'''
Background: an optimization exercise with open tools, aiming at small area, a short achievable clock period and few clock cycles. Do not read the settings as production practice. Where RTL was checked, it was by simulation tests only, not by an equivalence proof against the original. Power figures rest on the tool's default switching activity, not on a simulated workload.

==> job 5840: inputs <==
Design lemon_xfer, start of the top module:
module lemon_xfer (
    input  wire        clk,
    input  wire        rst,
    input  wire        start,
    input  wire [31:0] cfg_in_addr,
    input  wire [31:0] cfg_out_addr,
    input  wire [15:0] cfg_in_width,
    input  wire [15:0] cfg_out_width,
    input  wire [15:0] cfg_out_height,
    input  wire [2:0]  cfg_in_fmt,
    input  wire [2:0]  cfg_out_fmt,
    input  wire [1:0]  cfg_scaling,
    input  wire        cfg_flip,
    input  wire        cfg_in_linear,
    input  wire        cfg_dont_swizzle,
    output reg         busy,
    output reg         done,
    output reg         error,
    output reg         mem_req,
    output reg         mem_we,
    output reg  [31:0] mem_addr,
    output reg  [31:0] mem_wdata,
    output reg  [3:0]  mem_be,
    input  wire        mem_ack,
    input  wire [31:0] mem_rdata
);
==> flow/config.mk <==
export PLATFORM = sky130hd
export DESIGN_NAME = lemon_xfer
export DESIGN_NICKNAME = lemon_xfer
export VERILOG_FILES = /design/flow/design.v
export SDC_FILE = /design/flow/constraint.sdc
export NUM_CORES = 4
export LEC_CHECK = 0
export CAP_MARGIN = 20
export CORE_MARGIN = 2
export CORE_UTILIZATION = 40
export SLEW_MARGIN = 20
==> flow/constraint.sdc <==
create_clock -name core_clock -period 17.5 [get_ports {clk}]
set_input_delay 3.5000 -clock core_clock [delete_from_list [all_inputs] [get_ports {clk}]]
set_output_delay 3.5000 -clock core_clock [all_outputs]
set_load 0.01 [all_outputs]
standard.sh (not shown) runs the stock make flow with config.mk's settings and CLKGATE_MAP_FILE= SYNTH_SCRIPT=/design/flow/synth_recipe.tcl, a recipe that flattens the netlist after the stock synthesis.
==> flow/flow/run.sh <==
#!/bin/bash
# Layout flow: the standard flow (standard.sh) with two changes to how the layout
# is made: ports are buffered with buf_2 cells instead of the resizer's default
# delay buffer, and the resizer's timing repair aims for more setup slack.
# The clock period and constraints are the standard flow's own (constraint.sdc).
set -euo pipefail
bash standard.sh \
  "BUFFER_PORTS_ARGS=-buffer_cell sky130_fd_sc_hd__buf_2" \
  SETUP_SLACK_MARGIN=13 \
  finish > flow_make.log 2>&1
==> inputs of job 6686, as changes to job 5840 <==
--- a/flow/design.v
+++ b/flow/design.v
@@ -66,28 +66,28 @@
     wire [2:0] ystep = vs ? 3'd2 : 3'd1;
     function [7:0] mulb(input [5:0] v, input b2, input b3);
         mulb = b2 ? {1'b0, v, 1'b0} : b3 ? ({2'b0, v} + {1'b0, v, 1'b0}) : {v, 2'b0};
     endfunction
     function [5:0] ilv(input [2:0] j);
         ilv = {j[2], 1'b0, j[1], 1'b0, j[0], 1'b0};
     endfunction
-    function [23:0] beat(input [1:0] kk, input pp, input [2:0] xl, input e1, input e2,
-                         input y1);
+    function [23:0] beat(input [1:0] kk, input pp, input [2:0] xl, input [15:0] xr,
+                         input [15:0] yr);
         reg pair, lastb, gend, growend, rowend, last, run_end, gjmp;
         reg [2:0] xc, xg;
         reg [1:0] js;
         reg [5:0] ji, dj;
         reg [7:0] st, ds;
         begin
-            pair    = bo2 & !e1;
+            pair    = bo2 & (xr != 16'd1);
             lastb   = (kk == last_k);
             gend    = dual | (pp == pair);
-            growend = pair ? e2 : e1;
+            growend = (xr == (pair ? 16'd2 : 16'd1));
             rowend  = lastb & gend & growend;
-            last    = growend & y1;
+            last    = growend & (yr == 16'd1);
             xc      = xl + {2'd0, pp};
             js      = hs ? xc[1:0] : xc[2:1];
             case ({vs, js})
                 3'b000, 3'b010: ji = 6'd2;
                 3'b001:         ji = 6'd10;
                 3'b011:         ji = 6'd42;
                 3'b100, 3'b110: ji = 6'd0;
@@ -103,37 +103,30 @@
                 2'd0, 2'd2: dj = 6'd2; 2'd1: dj = 6'd10; default: dj = 6'd42;
             endcase
             ds = (bo2 ? (pair ? 8'd4 : 8'd2) : bo3 ? 8'd3 : 8'd4)
                + (gjmp ? mulb(dj, bo2, bo3) : 8'd0);
             beat = {st, ds, (kk == 2'd0), lastb, gend, growend, pair, rowend, last & rowend, last};
         end
     endfunction
-    wire x_1 = (xrem == 16'd1), x_2 = (xrem == 16'd2), x_3 = (xrem == 16'd3), x_4 = (xrem == 16'd4);
-    wire o_1 = (ow == 16'd1), o_2 = (ow == 16'd2);
-    wire y_1 = (yrem == 16'd1), y_2 = (yrem == 16'd2);
-    wire [23:0] bc = beat(k, px, xlo, x_1, x_2, y_1);
-    wire [23:0] b0 = beat(2'd0, 1'b0, 3'd0, o_1, o_2, y_1);
+    wire [23:0] bc = beat(k, px, xlo, xrem, yrem);
+    wire [23:0] b0 = beat(2'd0, 1'b0, 3'd0, ow, yrem);
     wire c_k0 = bc[7], c_lastb = bc[6], c_gend = bc[5], c_growend = bc[4], c_pair = bc[3];
     wire [7:0] c_dstep = bc[15:8];
     wire c_glast = bc[0];
     wire [1:0]  k_n    = c_lastb ? 2'd0 : k + 2'd1;
     wire        px_n   = c_lastb ? !c_gend : px;
     wire        grp_n  = c_lastb & c_gend;
-    wire        x_gt8 = (xrem[15:4] != 12'd0) || xrem[3] && (xrem[2:0] != 3'd0);
-    wire [15:0] xrem_d = xrem - (stp ? (x_gt8 ? 16'd8 : 16'd1) : (c_pair ? 16'd2 : 16'd1));
+    wire [15:0] xrem_d = xrem - (stp ? (dtiled ? 16'd8 : 16'd1) : (c_pair ? 16'd2 : 16'd1));
     wire [15:0] xrem_n = !grp_n ? xrem : c_growend ? ow : xrem_d;
     wire [2:0]  xlo_n  = !grp_n ? xlo  : c_growend ? 3'd0 : xlo + (c_pair ? 3'd2 : 3'd1);
     wire [15:0] yrem_n = (grp_n & c_growend) ? yrem - 16'd1 : yrem;
-    wire e1_n = !grp_n ? x_1 : c_growend ? o_1 : (c_pair ? x_3 : x_2);
-    wire e2_n = !grp_n ? x_2 : c_growend ? o_2 : (c_pair ? x_4 : x_3);
-    wire y1_n = (grp_n & c_growend) ? y_2 : y_1;
-    wire [23:0] bn = beat(k_n, px_n, xlo_n, e1_n, e2_n, y1_n);
+    wire [23:0] bn = beat(k_n, px_n, xlo_n, xrem_n, yrem_n);
     wire        rdst  = mem_we | !run;
     wire [31:0] r_a   = rdst ? dbase : sbase;
-    wire [20:0] r_big = rdst ? ((dtiled | stp & x_gt8) ? {D, 3'd0} : {3'd0, D}) : (stiled ? {S, 3'd0} : {3'd0, S});
+    wire [20:0] r_big = rdst ? (dtiled ? {D, 3'd0} : {3'd0, D}) : (stiled ? {S, 3'd0} : {3'd0, S});
     wire        r_w   = rdst ? d_wrap : s_wrap;
     wire [20:0] r_x   = r_w ? r_big : {13'd0, rdst ? d_il : s_il};
     wire        r_neg = rdst & dir & !stp & !stp2;
     wire [31:0] r_b   = r_neg ? ~{11'd0, r_x} : {11'd0, r_x};
     wire [31:0] row_nx = r_a + r_b + {31'd0, r_neg};
     wire [31:0] ptr_nx = mem_addr + {24'd0, mem_we ? w_dstep : r_step};
     function [8:0] rowc(input [2:0] j, input b2, input b3, input tiled, input back);
@@ -185,15 +178,15 @@
     wire fin    = wr_ack & w_last;
     wire bad = (scal == 2'd3) || (slin && scal != 2'd0) || (ifmt > 3'd4) || (ofmt > 3'd4);
     wire [15:0] m_in  = st2 ? ow : S[15:0];
     wire        m2    = st2 ? bo2 : bi2;
     wire        m3    = st2 ? bo3 : bi3;
     wire [17:0] m_out = m2 ? {1'b0, m_in, 1'b0} : m3 ? ({2'b0, m_in} + {1'b0, m_in, 1'b0}) : {m_in, 2'b0};
     wire [2:0]  ohm1  = yrem[2:0] - 3'd1;
-    wire        pre_more = x_gt8 | !dtiled & (xrem[15:1] != 15'd0);
+    wire        pre_more = dtiled ? (xrem[15:4] != 12'd0 || xrem[3] && xrem[2:0] != 3'd0) : (xrem[15:1] != 15'd0);
     wire        empty = (ow == 16'd0) || (yrem == 16'd0);
     wire [8:0] s_rc0 = rowc(ystep, bi2, bi3, stiled, 1'b0);
     wire [8:0] s_rcn = rowc(ylo + ystep + ystep, bi2, bi3, stiled, 1'b0);
     wire [2:0] oy_n  = dir ? oylo - 3'd1 : oylo + 3'd1;
     wire [8:0] d_rcn = rowc(dir ? oy_n - 3'd1 : oy_n + 3'd1, bo2, bo3, dtiled, dir);
     wire [8:0] d_rc0 = rowc(3'd1, bo2, bo3, dtiled, 1'b0);
     wire [8:0] d_rcb = rowc(oylo - 3'd1, bo2, bo3, dtiled, 1'b1);
==> flow/flow/run.sh (replaced) <==
#!/bin/bash
# Layout flow: the standard flow (standard.sh) with two changes to how the layout
# is made: ports are buffered with buf_2 cells instead of the resizer's default
# delay buffer, and the resizer's timing repair aims for more setup slack.
# The clock period and constraints are the standard flow's own (constraint.sdc).
set -euo pipefail
bash standard.sh \
  "BUFFER_PORTS_ARGS=-buffer_cell sky130_fd_sc_hd__buf_2" \
  SETUP_SLACK_MARGIN=12.5 \
  finish > flow_make.log 2>&1
==> out/qor.yml <==
fill_cells: 7282
muxShareOfSynthArea: 0.0611
synth_common_cells: "466 x nand2_1, 388 x edfxtp_1, 283 x nor2_1"
met3WireLength_um: 8850
synth_top_cell_area_share: 0.380
crit_cells: 16
status: "complete, no violations"
worstHoldStart: "t_dstep[4]"
grt_pass1_vias: 25100
startpoint: "xrem[5]"
crit_path_frequent_cell: "or2_2"
(the above is from job 6686)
'''
* [GOAL OF THE EXERCISE]:
Using the listing above, return all lines where the word "settings" occurs.

* [RESULT OF THIS EXERCISE]:
Background: an optimization exercise with open tools, aiming at small area, a short achievable clock period and few clock cycles. Do not read the settings as production practice. Where RTL was checked, it was by simulation tests only, not by an equivalence proof against the original. Power figures rest on the tool's default switching activity, not on a simulated workload.
standard.sh (not shown) runs the stock make flow with config.mk's settings and CLKGATE_MAP_FILE= SYNTH_SCRIPT=/design/flow/synth_recipe.tcl, a recipe that flattens the netlist after the stock synthesis.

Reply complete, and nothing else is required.